Monotone increasing interval of function y = ax + B / X (a > 0, b > 0)

Monotone increasing interval of function y = ax + B / X (a > 0, b > 0)

The function y = ax + B / X (a > 0, b > 0) is an odd function. It is a "√" shape in the first quadrant, and the image in the third quadrant is symmetrical with the image about the origin in the first quadrant
Its monotone increasing interval is (- ∞, - √ (B / a)], [√ (B / a), + ∞)

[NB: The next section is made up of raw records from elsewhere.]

==> config.mk <==
export PLATFORM = sky130hd
export DESIGN_NAME = afs_div
export DESIGN_NICKNAME = d
export VERILOG_FILES = /design/src/hdl/afs_pkg.sv /design/src/hdl/afs_div.sv
export SDC_FILE = /design/constraint.sdc
export NUM_CORES = 1
export LEC_CHECK = 0
export BUFFER_PORTS_ARGS = -buffer_cell sky130_fd_sc_hd__buf_2
export CAP_MARGIN = 20
export CORE_MARGIN = 1.5
export CORE_UTILIZATION = 35
export CTS_CLUSTER_DIAMETER = 100
export DETAILED_ROUTE_END_ITERATION = 10
export SLEW_MARGIN = 25
export SYNTH_ARGS = -nofsm -noshare
export SYNTH_HDL_FRONTEND = slang
export SYNTH_SLANG_ARGS = --single-unit
export TNS_END_PERCENT = 20
==> constraint.sdc <==
create_clock -name aclk -period 5.08 [get_ports aclk]
set_input_delay 1.524 -clock aclk [delete_from_list [all_inputs] [get_ports aclk]]
set_output_delay 1.524 -clock aclk [all_outputs]
set_load 0.005 [all_outputs]
==> src/hdl/afs_pkg.sv <==
// ============================================================================
// afs_pkg
// Shared widths, codes and helpers of the animation frame sequencer.
// ============================================================================
`default_nettype none

package afs_pkg;

    localparam int MAX_FRAMES = 256;
    localparam int FRAME_W    = 8;
    localparam int TOTAL_W    = 9;
    localparam int TIME_W     = 32;
    localparam int DELAY_W    = 16;
    localparam int PASS_W     = 16;
    localparam int PASS_LEN_W = DELAY_W + FRAME_W;
    localparam int PROD_W     = PASS_W + PASS_LEN_W;
    localparam int KIND_W     = 2;
    localparam int CFG_IDX_W  = 3;
    localparam int CFG_DATA_W = 16;

    // item kinds
    localparam logic [KIND_W-1:0] KIND_SAMPLE  = 2'd0;
    localparam logic [KIND_W-1:0] KIND_WRITE   = 2'd1;
    localparam logic [KIND_W-1:0] KIND_RESTART = 2'd2;

    // register indexes
    localparam logic [CFG_IDX_W-1:0] CFG_FRAME_TOTAL   = 3'd0;
    localparam logic [CFG_IDX_W-1:0] CFG_USE_TABLE     = 3'd1;
    localparam logic [CFG_IDX_W-1:0] CFG_UNIFORM_DELAY = 3'd2;
    localparam logic [CFG_IDX_W-1:0] CFG_LOOP_LIMIT    = 3'd3;
    localparam logic [CFG_IDX_W-1:0] CFG_PLAY_ONCE     = 3'd4;

    // a zero delay lasts one millisecond
    function automatic logic [DELAY_W-1:0] eff_delay(input logic [DELAY_W-1:0] raw);
        eff_delay = (raw == '0) ? DELAY_W'(1) : raw;
    endfunction

endpackage

`default_nettype wire

==> src/hdl/afs_div.sv <==
// ============================================================================
// afs_div
// Restoring divider, one quotient bit per cycle, for whole-pass skipping.
// ============================================================================
`default_nettype none

module afs_div (
    input  wire logic                            aclk,
    input  wire logic                            aresetn,
    input  wire logic                            start,
    input  wire logic [afs_pkg::TIME_W-1:0]      dividend,
    input  wire logic [afs_pkg::PASS_LEN_W-1:0]  divisor,
    output logic                                 done,
    output logic      [afs_pkg::TIME_W-1:0]      quotient,
    output logic      [afs_pkg::PASS_LEN_W-1:0]  remainder
);

    localparam int CNT_W = $clog2(afs_pkg::TIME_W + 1);

    logic [CNT_W-1:0]                 count_reg;
    logic                             busy_reg;
    logic [afs_pkg::PASS_LEN_W-1:0]   divisor_reg;
    logic [afs_pkg::PASS_LEN_W:0]     trial;
    logic                             ge;

    assign trial = {remainder, quotient[afs_pkg::TIME_W-1]};
    assign ge    = trial >= {1'b0, divisor_reg};

    always_ff @(posedge aclk) begin
        if (!aresetn) begin
            busy_reg  <= 1'b0;
            done      <= 1'b0;
            count_reg <= '0;
        end else begin
            if (start) begin
                done        <= 1'b0;
                busy_reg    <= 1'b1;
                count_reg   <= '0;
                quotient    <= dividend;
                remainder   <= '0;
                divisor_reg <= divisor;
            end else if (busy_reg) begin
                remainder <= ge ? afs_pkg::PASS_LEN_W'(trial - {1'b0, divisor_reg})
                                : trial[afs_pkg::PASS_LEN_W-1:0];
                quotient  <= {quotient[afs_pkg::TIME_W-2:0], ge};
                count_reg <= count_reg + CNT_W'(1);
                done      <= (count_reg == CNT_W'(afs_pkg::TIME_W - 1));
                if (count_reg == CNT_W'(afs_pkg::TIME_W - 1)) begin
                    busy_reg <= 1'b0;
                end
            end else begin
                done <= 1'b0;
            end
        end
    end

endmodule

`default_nettype wire

==> results.yml, run 1 <==
synth:
  synth.top_cell.area_share_pct: 48.2
  yosys_register_bits: 88
  yosysWarnings: 0
  synth_top_cell_by_area: "edfxtp_1"
  synthDistinctLibCells: 56
  syn_nets: 532
  synthTopCellsByArea: "edfxtp_1 48%, mux2_2 7.2%, ha_1 6.3%, nor2_1 3.2%, dfxtp_1 3.2%"
  synthFlopType: "edfxtp_1"
  async_flop_share_pct: 0
  synth_area_um2: 4980
  syn_avg_cell_area_um2: 11.1
  syn-instance-count: 447
  ys_seq_area_share_pct: 51.4
  synth_edf_count: 80
detailed_routing:
  wl_mm: 11.7
  drc: 0
  antenna_left: 0
  wl_per_cell_um: 15.8
  first_iter_violations: 228
  firstDrtPassIters: 4
  viasPerCell: 5.10
  vias: 3780
worst_setup_path:
  critical_path.max_stage_delay_ps: 770
  path_cells: "ha_1, nand4_1, nor3_1, nand3_1, a32oi_1, a311o_2, nand2b_1, o32ai_1"
  cp_slowest_cell: "a311o_2"
  r2r_setup_slack_ps: 1830
  endpoint_kind: "flip-flop"
  setup.worst_path.start_class: "flip-flop"
  r2r_end: "remainder[22]"
  crit_fanout: 40
  reg2reg_depth: 8
  worst-setup-path-type: "reg2reg"
  critPathRequiredTime_ps: 5220
  crit_arrival_ps: 3390
  reg2reg_from: "remainder[19]"
place:
  globalplace.congestion: 0.977
  port_buffers: 115
  dp_hpwl_mm: 8.37
  place_area_um2: 5710
power_and_ir_drop:
  peakVddDrop_uv: 240
  p_per_area_nw_per_um2: 348
  power.leakage_nw: 2.45
worst_hold_path:
  hold_end: "done"
  hp-start: "count_reg[5]"
  holdCritPathClass: "reg2reg"
  holdPathStages: 1
global_route:
  grt_pass1_wl_mm: 19.2
  track_usage_pct: 16.5
  grt_max_degree: 62
  grt_antenna_before_repair: 0
  grt_pass1_vias: 3817
  gr-total-overflow: 0
layout:
  syn_to_final_growth_pct: 20.6
  final_util_pct: 43.3
  drive_above_1_share_pct: 32.3
  antennaDiodeCount: 0
  largest_register_ffs: 32
  final_area_um2: 6010
  final_nets: 641
die:
  die-area_um2: 15000
  initial_utilization_pct: 35.9
  die_w_um: 122
  coreArea_um2: 13900
  io_pins: 116
  die_h_um: 122
  num_rows: 43
clock_network:
  clockBufferDepth: 2
  cts_tree: "built"
  cts.sinks: 88
  clkTransAtPathRegs_ps: 70
  hold_buffers: 0
  clock_latency_ps: 350
  htreeDepth: 3
  cts-root-buf: "clkbuf_16"
  post_cts_buffers: 0
  cts-resized-gates: 0
  cts_buffers: 9
sta:
  grt_setup_unrepaired: "no"
  worst_slew_pin_slew_ps: 927
  fmax_mhz: 308
  final_max_slew_viol_count: 0
  setup_tns_ps: 0
  hold_violations: 0
  finalClockSkew_ps: 10.4
  relSlewSlack_pct: 38.2
  fin_crit_sh_pct: 64.0
  finalSetupViolations: 0
  fin_crit_ps: 3250
job:
  drv_cap: 0
status:
  status: "finished, final reports clean"
[kinds of logic (layout without fill, tap and decap cells)]
group / after synthesis / in the layout / synth area share, %
AO/OA/AOI/OAI: 99 / 99 / 13.7
XOR/XNOR: 19 / 19 / 3.34
adder cells (fa/ha/maj): 26 / 26 / 6.68
buffers and inverters: 58 / 172 / 4.92
flip-flops: 88 / 88 / 51.4
multiplexers: 40 / 40 / 8.84
AND/OR/NAND/NOR: 117 / 117 / 11.0
[cell type report]
| class | instances | area (um2) |
|---|---|---|
| fillers | 1371 | 7870 |
| flip-flops and latches | 88 | 2560 |
| multi-input cells | 301 | 2170 |
| repair buffers | 119 | 606 |
| clock buffers | 9 | 225 |
| well taps | 180 | 225 |
| inverters | 37 | 139 |
| clock inverters | 7 | 77.6 |
[per-layer routing]
metal	part of all wire [%]	vias to the layer above	GRT usage, %	wire (um)
met5	0	-	0	0
met1	46	1777	21.9	5330
met2	45	138	25.7	5260
met3	8.3	9	6.13	972
met4	1.0	0	4.07	121
li1	-	1856	-	-
[how the worst max path moves through the flow]
stage / endpoint / slack (ps) / start / cells after the start
after floorplan: quotient[0] / 1320 / start / 3
after global placement: divisor_reg[23] / 1920 / start / 4
after detailed placement: divisor_reg[23] / 1890 / start / 4
after CTS: remainder[22] / 1860 / remainder[19] / 8
after global routing: remainder[22] / 1440 / remainder[19] / 8
final: remainder[22] / 1830 / remainder[19] / 8
[layout by cell type (no fill, tap or decap), types with 4 or more instances in the layout]
cell | netlist | layout
buf_2 | 5 | 115
edfxtp_1 | 80 | 80
nor2_1 | 43 | 43
inv_1 | 37 | 37
mux2_2 | 32 | 32
a21oi_1 | 30 | 30
nand2_1 | 29 | 29
ha_1 | 25 | 25
o21ai_0 | 19 | 19
nand2b_1 | 10 | 10
xnor2_1 | 10 | 10
xor2_1 | 9 | 9
clkbuf_16 | 0 | 9
nand4_1 | 8 | 8
mux2i_1 | 8 | 8
dfxtp_1 | 8 | 8
nand3_1 | 7 | 7
a211oi_1 | 6 | 6
a211oi_2 | 6 | 6
buf_4 | 1 | 4
[power breakdown]
| part | switching [mW] | total (mW) | internal [mW] |
|---|---|---|---|
| Sequential | 0.0330 | 0.898 | 0.865 |
| Combinational | 0.297 | 0.514 | 0.216 |
| Clock | 0.294 | 0.681 | 0.386 |
| Total | 0.624 | 2.09 | 1.47 |
[stage by stage]
stage	hold WS [ps]	setup WS [ps]	cells	total power, mW
6_report	474	1830	741	2.09
5_1_grt	521	1440	741	2.21
4_1_cts	475	1860	741	2.12
3_5_place_dp	467	1890	725	1.42
3_3_place_gp	455	1920	725	1.42
2_1_floorplan	433	1320	447	1.29
[synth_stat cells (3+ instances only)]
| library cell | instances |
|---|---|
| edfxtp_1 | 80 |
| nor2_1 | 43 |
| inv_1 | 37 |
| mux2_2 | 32 |
| a21oi_1 | 30 |
| nand2_1 | 29 |
| ha_1 | 25 |
| o21ai_0 | 19 |
| clkbuf_1 | 11 |
| nand2b_1 | 10 |
| xnor2_1 | 10 |
| xor2_1 | 9 |
| dfxtp_1 | 8 |
| mux2i_1 | 8 |
| nand4_1 | 8 |
| nand3_1 | 7 |
| a211oi_1 | 6 |
| a211oi_2 | 6 |
| buf_2 | 5 |
| o21a_1 | 4 |
| a21o_1 | 3 |
| nor3_1 | 3 |
| nor4_1 | 3 |
| nor4b_1 | 3 |
| o31ai_1 | 3 |
| o32ai_1 | 3 |
| or3_1 | 3 |
[worst max-delay path: cells and delay by family (launching register included)]
family	cells	cell delay (ps)
compound gates	3	1300
simple gates	4	820
fa+ha+maj	1	490
flops	1	430
No activity file was read; power rests on OpenSTA's default activity.
==> run 2, diff against run 1 <==
--- a/config.mk
+++ b/config.mk
@@ -5,6 +5,7 @@
 export SDC_FILE = /design/constraint.sdc
 export NUM_CORES = 1
 export LEC_CHECK = 0
+export ABC_AREA = 1
 export BUFFER_PORTS_ARGS = -buffer_cell sky130_fd_sc_hd__buf_2
 export CAP_MARGIN = 20
 export CORE_MARGIN = 1.5
==> constraint.sdc (replaced) <==
create_clock -name aclk -period 3 [get_ports aclk]
set_input_delay 0.9 -clock aclk [delete_from_list [all_inputs] [get_ports aclk]]
set_output_delay 0.9 -clock aclk [all_outputs]
set_load 0.005 [all_outputs]
==> run 2 against run 1 <==
  * First-iteration DRC count down 14%
  * Via count up 23%
  * Worst setup slack worse by 1300 ps
==> results.yml, run 2 <==
status:
  status: "finished, final reports clean"
synth:
  synth_mux_area_share_pct: 0
  synth.top_cell.area_share_pct: 44.6
  syn-instance-count: 708
  syn_avg_cell_area_um2: 7.62
  synthTopCellsByArea: "edfxtp_1 45%, nand2_1 21%, inv_1 7.4%, ha_1 5.8%, nor2_1 4.9%"
  synth_top_cell_by_area: "edfxtp_1"
  synth_edf_count: 80
  synth_most_common_cell: "nand2_1"
  yosys.area_share.simple_pct: 32.0
  synth_top_family_by_area: "simple AND/OR/NAND/NOR gates"
  synth_compound_area_share_pct: 3.25
  yosysWarnings: 0
  synthDistinctLibCells: 33
  syn_nets: 793
  async_flop_share_pct: 0
  synthFlopType: "edfxtp_1"
  yosys_register_bits: 88
  synth_fa_ha_area_share_pct: 6.17
  ys_seq_area_share_pct: 47.5
  synth_area_um2: 5390
  synth_commonest_cells: "295 x nand2_1, 107 x inv_1, 80 x edfxtp_1"
  synth-xor-area-share_pct: 1.79
detailed_routing:
  first_iter_violations: 195
  drc: 0
  wl_per_cell_um: 13.1
  vias: 4667
  firstDrtPassIters: 5
  viasPerCell: 4.58
  wl_mm: 13.4
  antenna_left: 0
worst_setup_path:
  critPathRequiredTime_ps: 3110
  reg2reg_from: "remainder[11]"
  crit_arrival_ps: 2600
  r2r_setup_slack_ps: 510
  crit_start: "remainder[11]"
  r2r_end: "remainder[4]"
  worst-setup-path-type: "reg2reg"
  endpoint: "remainder[4]"
  crit_fanout: 26
  reg2reg_depth: 12
  setup.worst_path.start_class: "flip-flop"
  endpoint_kind: "flip-flop"
power_and_ir_drop:
  combPwrFrac_pct: 29.9
  swShare_pct: 33.9
  clkPwrFrac_pct: 29.9
  power.leakage_nw: 3.35
  seqPwrFrac_pct: 40.2
  power_switching_mw: 1.33
  peakVddDrop_uv: 259
  p_per_area_nw_per_um2: 605
  internal_power_mw: 2.59
  total_power_mw: 3.91
die:
  die_h_um: 127
  num_rows: 45
  die_w_um: 127
  io_pins: 116
  die-area_um2: 16200
  initial_utilization_pct: 35.6
  coreArea_um2: 15100
sta:
  worst_slew_pin_slew_ps: 652
  whs_ps: 497
  relSlewSlack_pct: 56.5
  hold_violations: 0
  fin_crit_ps: 2490
  fin_crit_sh_pct: 83.0
  grt_setup_unrepaired: "no"
  fmax_mhz: 402
  finalSetupViolations: 0
  fin_ws_ps: 510
  final_max_slew_viol_count: 0
  setup_tns_ps: 0
  finalClockSkew_ps: 12.0
layout:
  final_cell_mix: "294 x nand2_1, 115 x buf_2, 106 x inv_1, 80 x edfxtp_1, 71 x nor2_1"
  largest_register_ffs: 32
  final_nets: 912
  syn_to_final_growth_pct: 20.1
  antennaDiodeCount: 0
  final_common_cell: "nand2_1"
  drive_above_1_share_pct: 17.9
place:
  globalplace.congestion: 0.946
  place_ws_ps: 503
  port_buffers: 115
  dp_hpwl_mm: 10.1
global_route:
  grt_pass1_vias: 4477
  grt_pass1_wl_mm: 21.9
  gr-total-overflow: 0
  grt_max_degree: 57
  grt_antenna_before_repair: 0
  track_usage_pct: 17.4
clock_network:
  cts.sinks: 88
  htreeDepth: 3
  clockBufferDepth: 2
  cts_buffers: 9
  cts_tree: "built"
  hold_buffers: 0
  post_cts_buffers: 0
  clkTransAtPathRegs_ps: 70
  cts-resized-gates: 0
  cts-root-buf: "clkbuf_16"
  clock_latency_ps: 360
worst_hold_path:
  holdCritPathClass: "reg2reg"
  holdPathStages: 1
job:
  drv_cap: 0
[run 2: final cells by class]
cell class | instances | area (um2)
fill | 1584 | 8670
sequential | 88 | 2560
multi-input combinational | 496 | 2330
timing repair buffer | 123 | 636
inverter | 109 | 409
tap | 188 | 235
clock buffer | 10 | 229
clock inverter | 6 | 67.6
[run 2: worst min path at each step]
stage / start / endpoint
after floorplan: count_reg[4] / count_reg[4]
after global placement: count_reg[4] / count_reg[4]
after detailed placement: count_reg[4] / count_reg[4]
after CTS: count_reg[4] / count_reg[4]
after global routing: count_reg[4] / count_reg[4]
final: count_reg[4] / count_reg[4]
[run 2: kinds of logic after synthesis]
kind of cell,after synthesis
compound gates,33
buf+inv,124
fa+ha+maj,26
simple gates,426
xor+xnor,11
flops,88
[run 2: worst max-delay path: stages (launching register included)]
cell,delay [ps]
edfxtp_1,420
ha_1,380
nand2_1,150
inv_1,50
nand2_1,60
nand2_1,70
nand2_1,70
nand2_1,90
a21oi_2,200
nand3_4,300
buf_4,300
nor2_1,90
nor2_1,50
[run 2: power groups by stage]
stage | clock, mW | sequential [mW] | combinational, mW
6_report | 1.17 | 1.57 | 1.17
5_1_grt | 1.24 | 1.59 | 1.35
3_3_place_gp | 0 | 1.60 | 1.17
4_1_cts | 1.20 | 1.58 | 1.18
3_5_place_dp | 0 | 1.60 | 1.17
2_1_floorplan | 0 | 1.60 | 0.827
[run 2: routing by layer]
layer / vias up / routed length (um) / GRT usage [%]
met3: 23 / 871 / 5.19
met1: 2063 / 6420 / 23.0
li1: 2462 / - / -
met4: 0 / 266 / 6.55
met2: 119 / 5830 / 26.9
met5: - / 0 / 0
[run 2: metrics by stage]
step           cell area, um2  utilization [%]  instances
6_report                 6470             42.7       1020
5_1_grt                  6470             42.7       1020
4_1_cts                  6470             42.7       1020
3_5_place_dp             6180             40.8       1004
3_3_place_gp             6180             40.8       1004
2_1_floorplan            5390                -        708
==> run 3, diff against run 2 <==
--- a/config.mk
+++ b/config.mk
@@ -5,7 +5,7 @@
 export SDC_FILE = /design/constraint.sdc
 export NUM_CORES = 1
 export LEC_CHECK = 0
-export ABC_AREA = 1
+export ABC_AREA = 0
 export BUFFER_PORTS_ARGS = -buffer_cell sky130_fd_sc_hd__buf_2
 export CAP_MARGIN = 20
 export CORE_MARGIN = 1.5
==> constraint.sdc (replaced) <==
create_clock -name aclk -period 2.5 [get_ports aclk]
set_input_delay 0.75 -clock aclk [delete_from_list [all_inputs] [get_ports aclk]]
set_output_delay 0.75 -clock aclk [all_outputs]
set_load 0.005 [all_outputs]
==> run 3 against run 2 <==
  * Count of clock-buffer cells in the layout down 1
  * Clock skew increased by 0.93 ps
  * Hold slack worse by 5.5 ps
  * Worst setup slack lost 500 ps
  * Sequential share of layout area is 2.2 points lower
  * Power increased by 17%
  * Via count fell by 12%
  * Utilization up 6.6 points
  * Largest power group unchanged
==> results.yml, run 3 (synthesis gave the netlist of run 1 again) <==
detailed_routing:
  vias: 4085
  routed-wl-met3_um: 910
  firstDrtPassIters: 4
  first_iter_violations: 209
  wl_per_cell_um: 15.5
  antenna_left: 0
  wl_mm: 12.6
  viasPerCell: 5.02
  topRoutingLayerUsed: "met4"
  wl_met1_mm: 5.77
  wl_met2_mm: 5.77
  drc: 0
die:
  io_pins: 116
  die-area_um2: 15000
  die_h_um: 122
  initial_utilization_pct: 35.9
  num_rows: 43
  die_w_um: 122
  coreArea_um2: 13900
place:
  dp_hpwl_mm: 9.37
  port_buffers: 115
  globalplace.congestion: 0.871
  place_ws_ps: -131
global_route:
  track_usage_pct: 17.4
  grt_max_degree: 45
  gr-total-overflow: 0
  grt_pass1_wl_mm: 20.1
  grt_pass1_vias: 4113
  grt_antenna_before_repair: 1
power_and_ir_drop:
  total_power_mw: 4.58
  power.leakage_nw: 2.84
  peakVddDrop_uv: 446
  p_per_area_nw_per_um2: 670
layout:
  final_cell_mix: "115 x buf_2, 80 x edfxtp_1, 72 x buf_4, 41 x nor2_1, 37 x inv_1"
  final_nets: 714
  drive_above_1_share_pct: 45.3
  final_common_cell: "buf_2"
  antennaDiodeCount: 0
  largest_register_ffs: 32
  syn_to_final_growth_pct: 37.5
clock_network:
  clock_latency_ps: 360
  hold_buffers: 0
  clockBufferDepth: 2
  clkTransAtPathRegs_ps: 70
  htreeDepth: 3
  cts_buffers: 9
  cts_tree: "built"
  cts.sinks: 88
  cts-root-buf: "clkbuf_16"
worst_setup_path:
  critPathRequiredTime_ps: 2670
  worst-setup-path-type: "reg2reg"
  setup.worst_path.start_class: "flip-flop"
  crit_arrival_ps: 2660
  endpoint_kind: "flip-flop"
  crit_fanout: 17
sta:
  worst_slew_pin_slew_ps: 415
  fin_crit_ps: 2490
  relSlewSlack_pct: 72.0
  fin_ws_ps: 11.8
  fin_crit_sh_pct: 99.5
  finalClockSkew_ps: 13.0
  finalSetupViolations: 0
  fmax_mhz: 402
  grt_setup_unrepaired: "yes"
  final_max_slew_viol_count: 0
  hold_violations: 0
  whs_ps: 491
job:
  drv_cap: 0
status:
  status: "finished, final reports clean"
worst_hold_path:
  holdCritPathClass: "reg2reg"
run 3: where the power goes:
part	switching, mW	total (mW)	leakage (nW)	internal, mW
Combinational	0.732	1.45	1.87	0.713
Clock	0.627	1.32	0.140	0.693
Sequential	0.0643	1.82	0.829	1.76
run 3: layout make-up:
class                           count  area [um2]
Clock inverter                      7        63.8
Sequential cell                    88        2560
Fill cell                        1309        7030
Inverter                           37         139
Clock buffer                        9         225
Tap cell                          180         225
Multi-Input combinational cell    301        2420
Timing Repair Buffer              192        1210
run 3: worst paths after layout:
path,start,end,slack (ps),cells past startpoint
worst max-delay path,remainder[5],remainder[1],10,9
worst min-delay path,count_reg[5],done,490,1
worst max register to register,remainder[5],remainder[1],10,9
worst min register to register,count_reg[5],done,490,1
run 3: per-layer routing:
| metal | global-route usage [%] | up-vias |
|---|---|---|
| li1 | - | 2001 |
| met1 | 21.8 | 1949 |
| met2 | 27.8 | 121 |
| met3 | 6.41 | 14 |
| met4 | 5.74 | 0 |
| met5 | 0 | - |
run 3: critical path, stage by stage (launching register included):
cell	delay, ps
edfxtp_1	400
ha_1	370
a21oi_1	200
nand2_1	100
o21ai_2	170
nand2_2	90
a311o_2	440
buf_12	180
buf_4	130
a211oi_2	240
run 3: what timing repair did:
item | CTS | global route
gates resized for setup | 14 | 30
setup endpoints to repair | 18 | 25
endpoints found under the hold margin | 0 | 0
buffers inserted | 0 | 6
pin swaps | 0 | 14
run 3: stage by stage:
stage	util [%]	TNS [ps]	cells	area, um2
2_1_floorplan	-	0	447	4980
5_1_grt	49.3	-1540	814	6850
6_report	49.3	0	814	6850
4_1_cts	47.7	-94.6	808	6620
3_3_place_gp	45.1	-362	792	6260
3_5_place_dp	45.1	-1200	792	6260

The function y = 2 ^ [(- x ^ 2) + AX-1] is monotonically increasing on the interval (- ∞, 3), and a is obtained
Please write the detailed process

Let f (x) = 2 ^ [(- x ^ 2) + AX-1] obviously: F (x) > 0
Let: X1 > X2, x1, X2 belong to (- ∞, 3)
In order to make f (x) monotonically increasing, that is, f (x1) / F (x2) > 1
f（x1）/f(x2)=2^[(-x1^2)+ax1-1]/2^[(-x2^2)+ax2-1]>1
Just: [(- X1 ^ 2) + ax1-1] - [(- x2 ^ 2) + ax2-1] > 0 (because f (x) is an exponential function)
That is: (x2-x1) * (x1 + x2-a) > 0
And (x2-x1)

If the monotone increasing interval of function f (x) = AX2 − 1x is (0, + ∞), then the value range of real number a is______ ．

F ′ (x) = (ax − LX) ′ = a + 1x2, from the meaning of the question, a + 1x2 ≥ 0 is constant on X ∈ (0, + ∞), so a ≥ - 1x2 is constant on X ∈ (0, + ∞), so a ≥ 0. So the answer is: a ≥ 0

Monotone increasing interval of function y = cos (2x - π / 4)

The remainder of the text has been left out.